Cellular senescence in yeast is regulated by rDNA noncoding transcription.

Curr Biol

Division of Cytogenetics, National Institute of Genetics, The Graduate University for Advanced Studies, Sokendai, 1111 Yata, Mishima, Shizuoka 411-8540, Japan.

Published: September 2013

Genomic instability is a conserved factor in lifespan reduction, although the molecular mechanism is not known. Studies in the yeast Saccharomyces cerevisiae over the past 20 years have found a connection between the ribosomal RNA gene cluster (rDNA) and lifespan. The highly repetitive rDNA exhibits genomic instability, and the antiaging histone deacetylase gene SIR2 regulates this instability.
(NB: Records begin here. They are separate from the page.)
### src/design/cs_freeze_pkg.sv
package cs_freeze_pkg;
   localparam int unsigned CLK_HZ = 250_000_000;
   localparam int unsigned FILT_BASE_HZ = 307_200;
   localparam int unsigned FILT_TICK_BASE_CYC = CLK_HZ / (2 * FILT_BASE_HZ);
   localparam int unsigned ADC_CLK_HZ = 1_228_800;
   localparam int unsigned ADC_TICK_CYC = CLK_HZ / ADC_CLK_HZ;
   localparam int DIV_W = 12;
   localparam logic [7:0] OFS_CONFIG = 8'h00;
   localparam logic [7:0] OFS_FILTER = 8'h04;
   localparam logic [7:0] OFS_STATUS = 8'h08;
   localparam logic [7:0] OFS_INT_STATUS = 8'h0c;
   localparam logic [7:0] OFS_INT_MASK = 8'h10;
   localparam logic [7:0] CONFIG_RST = 8'h65;
   localparam logic [2:0] DECIMATION_DIVISOR_RST = 3'h0;
   localparam int INT_W = 3;
   localparam logic [INT_W-1:0] INT_RST = 3'h0;
   localparam int INT_CS_SET = 0;
   localparam int INT_CS_CLR = 1;
   localparam int INT_FRZ_END = 2;
   localparam int STAT_CS = 0;
   localparam int STAT_FROZEN = 1;
   localparam logic [2:0] WAIT_FOREVER = 3'h7;
   localparam logic [7:0] EXTRA_BASE = 8'h10;
   localparam logic [2:0] RUN_MAX = 3'h4;

   typedef enum logic [1:0] {FRZ_IDLE, FRZ_WAIT, FRZ_EXTRA} freeze_state_t;

   typedef struct packed {
      logic sel;
      logic enable;
      logic write;
      logic [7:0] addr;
      logic [31:0] wdata;
   } apb_req_t;

   typedef struct packed {
      logic [1:0] assert_code;
      logic release_two;
      logic [2:0] wait_code;
      logic [1:0] extra_code;
   } cfg_t;

   function automatic logic [7:0] wait_len(input logic [2:0] code);
      case (code)
         3'h0: wait_len = 8'h10;
         3'h1: wait_len = 8'h14;
         3'h2: wait_len = 8'h18;
         3'h3: wait_len = 8'h1c;
         3'h4: wait_len = 8'h20;
         3'h5: wait_len = 8'h28;
         3'h6: wait_len = 8'h30;
         default: wait_len = 8'h00;
      endcase
   endfunction : wait_len

   function automatic logic [7:0] extra_len(input logic [1:0] code);
      extra_len = EXTRA_BASE << code;
   endfunction : extra_len

   function automatic logic [2:0] sat_inc(input logic [2:0] v);
      sat_inc = (v >= RUN_MAX) ? RUN_MAX : 3'(v + 3'h1);
   endfunction : sat_inc
endpackage : cs_freeze_pkg

### src/design/carrier_sense_and_level_freeze.sv
module carrier_sense_and_level_freeze (
   input wire logic I_REF_CLK,
   input wire logic I_RST_N,
   input wire logic I_PSEL,
   input wire logic I_PENABLE,
   input wire logic I_PWRITE,
   input wire logic [7:0] I_PADDR,
   input wire logic [31:0] I_PWDATA,
   input wire logic I_SAMPLE_VALID,
   input wire logic I_SAMPLE_AT_OR_ABOVE,
   input wire logic I_GAIN_CHANGE,
   input wire logic I_FREQ_SWITCH,
   input wire logic I_PLL_UNLOCK,
   input wire logic I_RX_POWER_UP,
   output logic O_PREADY,
   output logic [31:0] O_PRDATA,
   output logic O_PSLVERR,
   output logic O_LOCK,
   output logic O_LEVELS_FROZEN,
   output logic O_IRQ
);
   cs_freeze_pkg::apb_req_t req;
   cs_freeze_pkg::cfg_t cfg;
   logic [7:0] config_r;
   logic [7:0] config_nxt;
   logic [2:0] decimation_divisor_r;
   logic [2:0] decimation_divisor_nxt;
   logic [2:0] int_r;
   logic [2:0] int_nxt;
   logic [2:0] mask_r;
   logic [2:0] mask_nxt;
   logic irq_r;
   logic irq_nxt;
   logic pready_r;
   logic pready_nxt;
   logic slverr_r;
   logic slverr_nxt;
   logic [31:0] prdata_r;
   logic [31:0] prdata_nxt;
   logic access;
   logic commit;
   logic wr_int;
   logic cs;
   logic cs_d_r;
   logic [2:0] events;
   logic [cs_freeze_pkg::DIV_W-1:0] filt_period;
   logic filt_tick;
   logic adc_tick;
   logic trig;
   cs_freeze_pkg::freeze_state_t state_r;
   cs_freeze_pkg::freeze_state_t state_nxt;
   logic [7:0] cnt_r;
   logic [7:0] cnt_nxt;
   logic pend_r;
   logic pend_nxt;
   logic frozen_r;
   logic frozen_nxt;
   logic frz_end;
   logic hold_forever;

   assign req = '{sel: I_PSEL, enable: I_PENABLE, write: I_PWRITE,
                  addr: I_PADDR, wdata: I_PWDATA};
   assign cfg = cs_freeze_pkg::cfg_t'(config_r);
   assign access = req.sel && req.enable;
   assign commit = access && pready_r;
   assign trig = I_FREQ_SWITCH || I_PLL_UNLOCK || I_RX_POWER_UP;
   assign hold_forever = (cfg.wait_code == cs_freeze_pkg::WAIT_FOREVER);
   assign wr_int = commit && req.write && !slverr_r
                   && req.addr == cs_freeze_pkg::OFS_INT_STATUS;

   // Filter clock period scales with the decimation divisor.
   assign filt_period = 12'(cs_freeze_pkg::FILT_TICK_BASE_CYC
                            * (32'(decimation_divisor_r) + 1));

   rate_divider u_filt_div (
      .i_clk(I_REF_CLK),
      .i_rst_n(I_RST_N),
      .i_period(filt_period),
      .o_tick(filt_tick)
   );

   rate_divider u_adc_div (
      .i_clk(I_REF_CLK),
      .i_rst_n(I_RST_N),
      .i_period(12'(cs_freeze_pkg::ADC_TICK_CYC)),
      .o_tick(adc_tick)
   );

   cs_qualifier u_cs (
      .i_clk(I_REF_CLK),
      .i_rst_n(I_RST_N),
      .i_sample_valid(I_SAMPLE_VALID),
      .i_at_or_above(I_SAMPLE_AT_OR_ABOVE),
      .i_assert_code(cfg.assert_code),
      .i_release_two(cfg.release_two),
      .o_cs(cs)
   );

   // Bus slave: one wait state, then the answer stands for one cycle.
   always_comb begin
      pready_nxt = access && !pready_r;
      slverr_nxt = slverr_r;
      prdata_nxt = prdata_r;
      config_nxt = config_r;
      decimation_divisor_nxt = decimation_divisor_r;
      mask_nxt = mask_r;
      if (access && !pready_r) begin
         slverr_nxt = 1'b0;
         prdata_nxt = 32'h0000_0000;
         if (req.addr == cs_freeze_pkg::OFS_CONFIG) begin
            prdata_nxt[7:0] = config_r;
         end else if (req.addr == cs_freeze_pkg::OFS_FILTER) begin
            prdata_nxt[2:0] = decimation_divisor_r;
         end else if (req.addr == cs_freeze_pkg::OFS_STATUS) begin
            prdata_nxt[cs_freeze_pkg::STAT_CS] = cs;
            prdata_nxt[cs_freeze_pkg::STAT_FROZEN] = frozen_r;
         end else if (req.addr == cs_freeze_pkg::OFS_INT_STATUS) begin
            prdata_nxt[2:0] = int_r;
         end else if (req.addr == cs_freeze_pkg::OFS_INT_MASK) begin
            prdata_nxt[2:0] = mask_r;
         end else begin
            slverr_nxt = 1'b1;
         end
      end
      if (commit && req.write && !slverr_r) begin
         if (req.addr == cs_freeze_pkg::OFS_CONFIG) begin
            config_nxt = req.wdata[7:0];
         end else if (req.addr == cs_freeze_pkg::OFS_FILTER) begin
            decimation_divisor_nxt = req.wdata[2:0];
         end else if (req.addr == cs_freeze_pkg::OFS_INT_MASK) begin
            mask_nxt = req.wdata[2:0];
         end
      end
      events = 3'h0;
      events[cs_freeze_pkg::INT_CS_SET] = cs && !cs_d_r;
      events[cs_freeze_pkg::INT_CS_CLR] = !cs && cs_d_r;
      events[cs_freeze_pkg::INT_FRZ_END] = frz_end;
      int_nxt = (int_r & ~(wr_int ? req.wdata[2:0] : 3'h0)) | events;
      irq_nxt = |(int_nxt & mask_nxt);
   end

   always_ff @(posedge I_REF_CLK) begin
      if (!I_RST_N) begin
         pready_r <= 1'b0;
         slverr_r <= 1'b0;
         prdata_r <= 32'h0000_0000;
         config_r <= cs_freeze_pkg::CONFIG_RST;
         decimation_divisor_r <= cs_freeze_pkg::DECIMATION_DIVISOR_RST;
         mask_r <= cs_freeze_pkg::INT_RST;
         int_r <= cs_freeze_pkg::INT_RST;
         irq_r <= 1'b0;
         cs_d_r <= 1'b0;
      end else begin
         pready_r <= pready_nxt;
         slverr_r <= slverr_nxt;
         prdata_r <= prdata_nxt;
         config_r <= config_nxt;
         decimation_divisor_r <= decimation_divisor_nxt;
         mask_r <= mask_nxt;
         int_r <= int_nxt;
         irq_r <= irq_nxt;
         cs_d_r <= cs;
      end
   end

   // Freeze timer: gain-change hold, then the extra hold when one is pending.
   always_comb begin
      state_nxt = state_r;
      cnt_nxt = cnt_r;
      pend_nxt = pend_r || trig;
      frz_end = 1'b0;
      case (state_r)
         cs_freeze_pkg::FRZ_IDLE: begin
            if (I_GAIN_CHANGE) begin
               state_nxt = cs_freeze_pkg::FRZ_WAIT;
               cnt_nxt = cs_freeze_pkg::wait_len(cfg.wait_code);
            end else if (pend_r) begin
               state_nxt = cs_freeze_pkg::FRZ_EXTRA;
               cnt_nxt = cs_freeze_pkg::extra_len(cfg.extra_code);
               pend_nxt = trig;
            end
         end
         cs_freeze_pkg::FRZ_WAIT: begin
            if (I_GAIN_CHANGE) begin
               cnt_nxt = cs_freeze_pkg::wait_len(cfg.wait_code);
            end else if (filt_tick && !hold_forever) begin
               if (cnt_r <= 8'h01) begin
                  state_nxt = cs_freeze_pkg::FRZ_IDLE;
                  cnt_nxt = 8'h00;
                  frz_end = !pend_r;
                  // A pending extra hold follows at once, so the levels never thaw between.
                  if (pend_r) begin
                     state_nxt = cs_freeze_pkg::FRZ_EXTRA;
                     cnt_nxt = cs_freeze_pkg::extra_len(cfg.extra_code);
                     pend_nxt = trig;
                  end
               end else begin
                  cnt_nxt = cnt_r - 8'h01;
               end
            end
         end
         cs_freeze_pkg::FRZ_EXTRA: begin
            if (I_GAIN_CHANGE) begin
               state_nxt = cs_freeze_pkg::FRZ_WAIT;
               cnt_nxt = cs_freeze_pkg::wait_len(cfg.wait_code);
            end else if (adc_tick) begin
               if (cnt_r <= 8'h01) begin
                  state_nxt = cs_freeze_pkg::FRZ_IDLE;
                  cnt_nxt = 8'h00;
                  frz_end = !pend_r;
               end else begin
                  cnt_nxt = cnt_r - 8'h01;
               end
            end
         end
         default: begin
            state_nxt = cs_freeze_pkg::FRZ_IDLE;
         end
      endcase
      frozen_nxt = (state_nxt != cs_freeze_pkg::FRZ_IDLE) || hold_forever;
   end

   always_ff @(posedge I_REF_CLK) begin
      if (!I_RST_N) begin
         state_r <= cs_freeze_pkg::FRZ_IDLE;
         cnt_r <= 8'h00;
         pend_r <= 1'b0;
         frozen_r <= 1'b0;
      end else begin
         state_r <= state_nxt;
         cnt_r <= cnt_nxt;
         pend_r <= pend_nxt;
         frozen_r <= frozen_nxt;
      end
   end

   assign O_PREADY = pready_r;
   assign O_PRDATA = prdata_r;
   assign O_PSLVERR = slverr_r;
   assign O_LOCK = cs;
   assign O_LEVELS_FROZEN = frozen_r;
   assign O_IRQ = irq_r;

   // Helper counters that only the checks below read.
   logic [7:0] h_wait_r;
   logic [7:0] h_extra_r;
   logic [cs_freeze_pkg::DIV_W-1:0] h_gap_r;
   logic h_gap_ok_r;

   always_ff @(posedge I_REF_CLK) begin
      if (!I_RST_N) begin
         h_wait_r <= 8'h00;
         h_extra_r <= 8'h00;
         h_gap_r <= 12'h000;
         h_gap_ok_r <= 1'b0;
      end else begin
         if (state_r != cs_freeze_pkg::FRZ_WAIT || I_GAIN_CHANGE) begin
            h_wait_r <= 8'h00;
         end else if (filt_tick && !hold_forever) begin
            h_wait_r <= h_wait_r + 8'h01;
         end
         if (state_r != cs_freeze_pkg::FRZ_EXTRA) begin
            h_extra_r <= 8'h00;
         end else if (adc_tick) begin
            h_extra_r <= h_extra_r + 8'h01;
         end
         h_gap_r <= filt_tick ? 12'h000 : h_gap_r + 12'h001;
         if (commit && req.write && req.addr == cs_freeze_pkg::OFS_FILTER) begin
            h_gap_ok_r <= 1'b0;
         end else if (filt_tick) begin
            h_gap_ok_r <= 1'b1;
         end
      end
   end

   a_gain_hold_start: assert property (@(posedge I_REF_CLK) disable iff (!I_RST_N)
      I_GAIN_CHANGE |=> state_r == cs_freeze_pkg::FRZ_WAIT && O_LEVELS_FROZEN)
      else $error("Gain change did not start the freeze.");

   a_gain_hold_len: assert property (@(posedge I_REF_CLK) disable iff (!I_RST_N)
      $past(state_r) == cs_freeze_pkg::FRZ_WAIT && state_r != cs_freeze_pkg::FRZ_WAIT
      |-> h_wait_r == cs_freeze_pkg::wait_len($past(cfg.wait_code)))
      else $error("Gain-change freeze had the wrong number of filter clocks.");

   a_hold_forever: assert property (@(posedge I_REF_CLK) disable iff (!I_RST_N)
      hold_forever |=> O_LEVELS_FROZEN
      && (state_r == cs_freeze_pkg::FRZ_WAIT || $past(state_r) != cs_freeze_pkg::FRZ_WAIT))
      else $error("Levels not frozen with the unconditional hold code.");

   a_extra_pending: assert property (@(posedge I_REF_CLK) disable iff (!I_RST_N)
      trig |=> pend_r)
      else $error("Extra freeze was not scheduled after a trigger event.");

   a_extra_after_wait: assert property (@(posedge I_REF_CLK) disable iff (!I_RST_N)
      state_r == cs_freeze_pkg::FRZ_IDLE && pend_r && !I_GAIN_CHANGE
      |=> state_r == cs_freeze_pkg::FRZ_EXTRA && O_LEVELS_FROZEN)
      else $error("Pending extra freeze did not start.");

   a_extra_len: assert property (@(posedge I_REF_CLK) disable iff (!I_RST_N)
      $past(state_r) == cs_freeze_pkg::FRZ_EXTRA && state_r == cs_freeze_pkg::FRZ_IDLE
      |-> h_extra_r == cs_freeze_pkg::extra_len($past(cfg.extra_code)))
      else $error("Extra freeze had the wrong number of converter clocks.");

   a_filter_rate: assert property (@(posedge I_REF_CLK) disable iff (!I_RST_N)
      filt_tick && h_gap_ok_r |-> h_gap_r == filt_period - 12'h001)
      else $error("Filter clock spacing does not match the divisor.");

   a_irq_level: assert property (@(posedge I_REF_CLK) disable iff (!I_RST_N)
      ##1 O_IRQ == |(int_r & mask_r))
      else $error("Interrupt output disagrees with status and mask.");

   c_wait_done: cover property (@(posedge I_REF_CLK) disable iff (!I_RST_N)
      state_r == cs_freeze_pkg::FRZ_WAIT ##1 state_r == cs_freeze_pkg::FRZ_EXTRA);
   c_extra_done: cover property (@(posedge I_REF_CLK) disable iff (!I_RST_N) frz_end);
   c_irq: cover property (@(posedge I_REF_CLK) disable iff (!I_RST_N) $rose(O_IRQ));
endmodule : carrier_sense_and_level_freeze

### src/design/rate_divider.sv
module rate_divider (
   input wire logic i_clk,
   input wire logic i_rst_n,
   input wire logic [cs_freeze_pkg::DIV_W-1:0] i_period,
   output logic o_tick
);
   logic [cs_freeze_pkg::DIV_W-1:0] cnt_r;
   logic [cs_freeze_pkg::DIV_W-1:0] cnt_nxt;
   logic tick_r;
   logic tick_nxt;

   // Emits one pulse every i_period cycles.
   always_comb begin
      cnt_nxt = cnt_r + 12'h001;
      tick_nxt = 1'b0;
      if (cnt_r >= i_period - 12'h001) begin
         cnt_nxt = 12'h000;
         tick_nxt = 1'b1;
      end
   end

   always_ff @(posedge i_clk) begin
      if (!i_rst_n) begin
         cnt_r <= 12'h000;
         tick_r <= 1'b0;
      end else begin
         cnt_r <= cnt_nxt;
         tick_r <= tick_nxt;
      end
   end

   assign o_tick = tick_r;
endmodule : rate_divider

### src/design/cs_qualifier.sv
module cs_qualifier (
   input wire logic i_clk,
   input wire logic i_rst_n,
   input wire logic i_sample_valid,
   input wire logic i_at_or_above,
   input wire logic [1:0] i_assert_code,
   input wire logic i_release_two,
   output logic o_cs
);
   logic [2:0] above_cnt_r;
   logic [2:0] above_cnt_nxt;
   logic [2:0] below_cnt_r;
   logic [2:0] below_cnt_nxt;
   logic cs_r;
   logic cs_nxt;
   logic [2:0] need_above;
   logic [2:0] need_below;

   always_comb begin
      need_above = {1'b0, i_assert_code} + 3'h1;
      need_below = i_release_two ? 3'h2 : 3'h1;
      above_cnt_nxt = above_cnt_r;
      below_cnt_nxt = below_cnt_r;
      cs_nxt = cs_r;
      if (i_sample_valid && i_at_or_above) begin
         above_cnt_nxt = cs_freeze_pkg::sat_inc(above_cnt_r);
         below_cnt_nxt = 3'h0;
         if (above_cnt_nxt >= need_above) begin
            cs_nxt = 1'b1;
         end
      end else if (i_sample_valid) begin
         above_cnt_nxt = 3'h0;
         below_cnt_nxt = cs_freeze_pkg::sat_inc(below_cnt_r);
         if (below_cnt_nxt >= need_below) begin
            cs_nxt = 1'b0;
         end
      end
   end

   always_ff @(posedge i_clk) begin
      if (!i_rst_n) begin
         above_cnt_r <= 3'h0;
         below_cnt_r <= 3'h0;
         cs_r <= 1'b0;
      end else begin
         above_cnt_r <= above_cnt_nxt;
         below_cnt_r <= below_cnt_nxt;
         cs_r <= cs_nxt;
      end
   end

   assign o_cs = cs_r;

   a_cs_set_run: assert property (@(posedge i_clk) disable iff (!i_rst_n)
      $rose(cs_r) |-> $past(i_sample_valid && i_at_or_above) && above_cnt_r >= $past(need_above))
      else $error("Carrier sense set before enough samples.");

   a_run_restart: assert property (@(posedge i_clk) disable iff (!i_rst_n)
      i_sample_valid |=> ($past(i_at_or_above) ? below_cnt_r : above_cnt_r) == 3'h0)
      else $error("Sample counters did not restart on a crossing.");

   a_cs_release: assert property (@(posedge i_clk) disable iff (!i_rst_n)
      cs_r && i_sample_valid && !i_at_or_above && i_release_two && below_cnt_r == 3'h0
      |=> cs_r)
      else $error("Carrier sense cleared after one sample with two required.");

   a_cs_clear_run: assert property (@(posedge i_clk) disable iff (!i_rst_n)
      $fell(cs_r) |-> below_cnt_r >= $past(need_below))
      else $error("Carrier sense cleared before enough samples.");

   c_cs_set: cover property (@(posedge i_clk) disable iff (!i_rst_n) $rose(cs_r));
   c_cs_clear: cover property (@(posedge i_clk) disable iff (!i_rst_n) $fell(cs_r));
endmodule : cs_qualifier

### config.mk
export PLATFORM = sky130hd
export DESIGN_NAME = carrier_sense_and_level_freeze
export DESIGN_NICKNAME = d
export VERILOG_FILES = /design/src/design/cs_freeze_pkg.sv /design/src/design/carrier_sense_and_level_freeze.sv /design/src/design/rate_divider.sv /design/src/design/cs_qualifier.sv
export SDC_FILE = /design/constraint.sdc
export NUM_CORES = 1
export LEC_CHECK = 0
export BUFFER_PORTS_ARGS = -buffer_cell sky130_fd_sc_hd__buf_2
export CORE_ASPECT_RATIO = 1.5
export CORE_MARGIN = 1
export CORE_UTILIZATION = 53
export CTS_CLUSTER_DIAMETER = 40
export DETAILED_ROUTE_END_ITERATION = 16
export PLACE_DENSITY_LB_ADDON = 0.05
export SLEW_MARGIN = 10
export SYNTH_ARGS = -nofsm -noshare
export SYNTH_HDL_FRONTEND = slang
export SYNTH_SLANG_ARGS = --single-unit
### constraint.sdc
create_clock -name I_REF_CLK -period 6.07 [get_ports I_REF_CLK]
set_clock_uncertainty 0.05 [all_clocks]
set_input_delay 0.9105 -clock I_REF_CLK [delete_from_list [all_inputs] [get_ports I_REF_CLK]]
set_output_delay 0.9105 -clock I_REF_CLK [all_outputs]
set_load 0.01 [all_outputs]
We previously proposed that SIR2 governs lifespan by repressing rDNA noncoding transcription and rDNA instability, but the extent to which lifespan is affected by SIR2 acting at the rDNA versus other genomic regions, and the relationship between rDNA noncoding transcription/rDNA stability and lifespan have remained controversial. To control rDNA noncoding transcription and rDNA instability, we use a strain in which the rDNA noncoding promoter is replaced with an inducible promoter. Here, we show that repression of noncoding transcription extends lifespan and makes SIR2 dispensable for lifespan extension. These results indicate that Sir2 maintains lifespan through repression of E-pro noncoding transcription in the rDNA cluster, rather than pleiotropically at other loci. The observation of rDNA instability in other organisms, including humans, suggests that this may be a conserved aging pathway.